■ What you are asked to do:
Whichever lines of the entries hold the word "posedge" should be identified and copied.

■ Records to use:
## config.mk

```make
export PLATFORM = sky130hd
export DESIGN_NAME = rx_frame_ctrl
export DESIGN_NICKNAME = d
export VERILOG_FILES = /design/src/rtl/rx_frame_pkg.sv /design/src/rtl/rx_frame_buf.sv /design/src/rtl/rx_frame_ctrl.sv
export SDC_FILE = /design/constraint.sdc
export NUM_CORES = 1
export LEC_CHECK = 0
export CAP_MARGIN = 20
export CORE_MARGIN = 1
export CORE_UTILIZATION = 25
export DETAILED_ROUTE_END_ITERATION = 8
export PLACE_DENSITY_LB_ADDON = 0.08
export SLEW_MARGIN = 10
export SYNTH_ARGS = -nofsm -noshare
export SYNTH_HDL_FRONTEND = slang
export SYNTH_SLANG_ARGS = --single-unit
```

## constraint.sdc

```tcl
create_clock -name clk -period 6.42 [get_ports clk]
set_input_delay 1.284 -clock clk [delete_from_list [all_inputs] [get_ports clk]]
set_output_delay 1.284 -clock clk [all_outputs]
set_load 0.05 [all_outputs]
```

## src/rtl/rx_frame_pkg.sv

```systemverilog
// Shared types and defaults for the UART frame receiver slice.
// No logic here: state encoding plus width/constant defaults.
package rx_frame_pkg;

    typedef enum logic [2:0] {
        HUNT,
        LEN,
        PAY,
        CHK,
        HOLD
    } state_t;

    localparam logic [7:0] SYNC_DEF    = 8'hA5;
    localparam int         MAX_LEN_DEF = 16;
    localparam int         TIMEOUT_DEF = 4096;

    // Index addresses up to 16 payload bytes; length also needs to encode 16 itself.
    localparam int IDX_W = 4;
    localparam int LEN_W = 5;

endpackage

```

## src/rtl/rx_frame_buf.sv

```systemverilog
// Payload register file: synchronous write, combinational read, no reset on storage.
// Write lands on the clock edge; read reflects storage the same cycle; no backpressure.
module rx_frame_buf #(
    parameter int DEPTH = 16,
    parameter int AW    = 4
) (
    input  logic          clk,
    input  logic          we_i,
    input  logic [AW-1:0] waddr_i,
    input  logic [7:0]    wdata_i,
    input  logic [AW-1:0] raddr_i,
    output logic [7:0]    rdata_o
);

    logic [7:0] mem_q [DEPTH];

    always_ff @(posedge clk) begin
        if (we_i) begin
            mem_q[waddr_i] <= wdata_i;
        end
    end

    assign rdata_o = mem_q[raddr_i];

endmodule

```

## src/rtl/rx_frame_ctrl.sv

```systemverilog
// Frames receiver bytes (sync, length, payload, checksum) into a buffer and holds a verified frame.
// Byte handled on the edge after rx_en rises; frame held until frame_ready, later bytes dropped as overrun.
module rx_frame_ctrl
    import rx_frame_pkg::*;
#(
    parameter int         MAX_LEN = MAX_LEN_DEF,
    parameter logic [7:0] SYNC    = SYNC_DEF,
    parameter int         TIMEOUT = TIMEOUT_DEF
) (
    input  logic             clk,
    input  logic             reset,
    input  logic [7:0]       rx_data,
    input  logic             rx_en,
    input  logic             frame_ready,
    input  logic [IDX_W-1:0] rd_addr,
    output logic             frame_valid,
    output logic [LEN_W-1:0] frame_len,
    output logic [7:0]       rd_data,
    output logic             err_chk,
    output logic             err_len,
    output logic             err_tout,
    output logic             overrun,
    output logic             busy
);

    localparam int              TW        = $clog2(TIMEOUT);
    localparam logic [7:0]      MAX_LEN_B = 8'(MAX_LEN);
    localparam logic [TW-1:0]   TOUT_LAST = TW'(TIMEOUT - 1);

    state_t           state_q, state_d;
    logic             rx_en_q;
    logic [LEN_W-1:0] len_q, len_d;
    logic [IDX_W-1:0] idx_q, idx_d;
    logic [7:0]       sum_q, sum_d;
    logic [TW-1:0]    tout_q, tout_d;
    logic             err_chk_q, err_chk_d;
    logic             err_len_q, err_len_d;
    logic             err_tout_q, err_tout_d;
    logic             overrun_q, overrun_d;
    logic             byte_ev;
    logic             in_frame;
    logic             tout_hit;
    logic             last_pay;
    logic             buf_we;

    assign byte_ev  = rx_en & ~rx_en_q;
    assign in_frame = (state_q == LEN) || (state_q == PAY) || (state_q == CHK);
    // A byte arriving on the expiry cycle takes priority over the timeout.
    assign tout_hit = in_frame && !byte_ev && (tout_q == TOUT_LAST);
    assign last_pay = ({1'b0, idx_q} == (len_q - LEN_W'(1)));

    always_comb begin
        state_d    = state_q;
        len_d      = len_q;
        idx_d      = idx_q;
        sum_d      = sum_q;
        err_chk_d  = 1'b0;
        err_len_d  = 1'b0;
        err_tout_d = 1'b0;
        overrun_d  = 1'b0;
        buf_we     = 1'b0;

        if (!in_frame || byte_ev || tout_hit) begin
            tout_d = '0;
        end else begin
            tout_d = tout_q + TW'(1);
        end

        unique case (state_q)
            HUNT: begin
                if (byte_ev && (rx_data == SYNC)) begin
                    state_d = LEN;
                end
            end
            LEN: begin
                if (byte_ev) begin
                    if (rx_data > MAX_LEN_B) begin
                        err_len_d = 1'b1;
                        state_d   = HUNT;
                    end else begin
                        len_d   = LEN_W'(rx_data);
                        idx_d   = '0;
                        sum_d   = rx_data;
                        state_d = (rx_data == 8'd0) ? CHK : PAY;
                    end
                end else if (tout_hit) begin
                    err_tout_d = 1'b1;
                    state_d    = HUNT;
                end
            end
            PAY: begin
                if (byte_ev) begin
                    buf_we = 1'b1;
                    sum_d  = sum_q + rx_data;
                    if (last_pay) begin
                        state_d = CHK;
                    end else begin
                        idx_d = idx_q + IDX_W'(1);
                    end
                end else if (tout_hit) begin
                    err_tout_d = 1'b1;
                    state_d    = HUNT;
                end
            end
            CHK: begin
                if (byte_ev) begin
                    if (rx_data == sum_q) begin
                        state_d = HOLD;
                    end else begin
                        err_chk_d = 1'b1;
                        state_d   = HUNT;
                    end
                end else if (tout_hit) begin
                    err_tout_d = 1'b1;
                    state_d    = HUNT;
                end
            end
            HOLD: begin
                overrun_d = byte_ev;
                if (frame_ready) begin
                    state_d = HUNT;
                end
            end
            default: state_d = HUNT;
        endcase
    end

    // rx_en_q resets high so a level already present at reset release is not a byte.
    always_ff @(posedge clk or negedge reset) begin
        if (!reset) begin
            state_q    <= HUNT;
            rx_en_q    <= 1'b1;
            len_q      <= '0;
            idx_q      <= '0;
            sum_q      <= '0;
            tout_q     <= '0;
            err_chk_q  <= 1'b0;
            err_len_q  <= 1'b0;
            err_tout_q <= 1'b0;
            overrun_q  <= 1'b0;
        end else begin
            state_q    <= state_d;
            rx_en_q    <= rx_en;
            len_q      <= len_d;
            idx_q      <= idx_d;
            sum_q      <= sum_d;
            tout_q     <= tout_d;
            err_chk_q  <= err_chk_d;
            err_len_q  <= err_len_d;
            err_tout_q <= err_tout_d;
            overrun_q  <= overrun_d;
        end
    end

    rx_frame_buf #(
        .DEPTH (MAX_LEN),
        .AW    (IDX_W)
    ) u_buf (
        .clk     (clk),
        .we_i    (buf_we),
        .waddr_i (idx_q),
        .wdata_i (rx_data),
        .raddr_i (rd_addr),
        .rdata_o (rd_data)
    );

    assign frame_valid = (state_q == HOLD);
    assign frame_len   = len_q;
    assign busy        = (state_q != HUNT);
    assign err_chk     = err_chk_q;
    assign err_len     = err_len_q;
    assign err_tout    = err_tout_q;
    assign overrun     = overrun_q;

endmodule

```

==> results of run 1 <==
## per-layer routing
metal,part of all wire,up-vias
met5,0,-
met4,0.016,0
met3,0.029,13
met2,0.48,63
met1,0.47,1938
li1,-,1735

■ Worked solution:
    always_ff @(posedge clk) begin
    always_ff @(posedge clk or negedge reset) begin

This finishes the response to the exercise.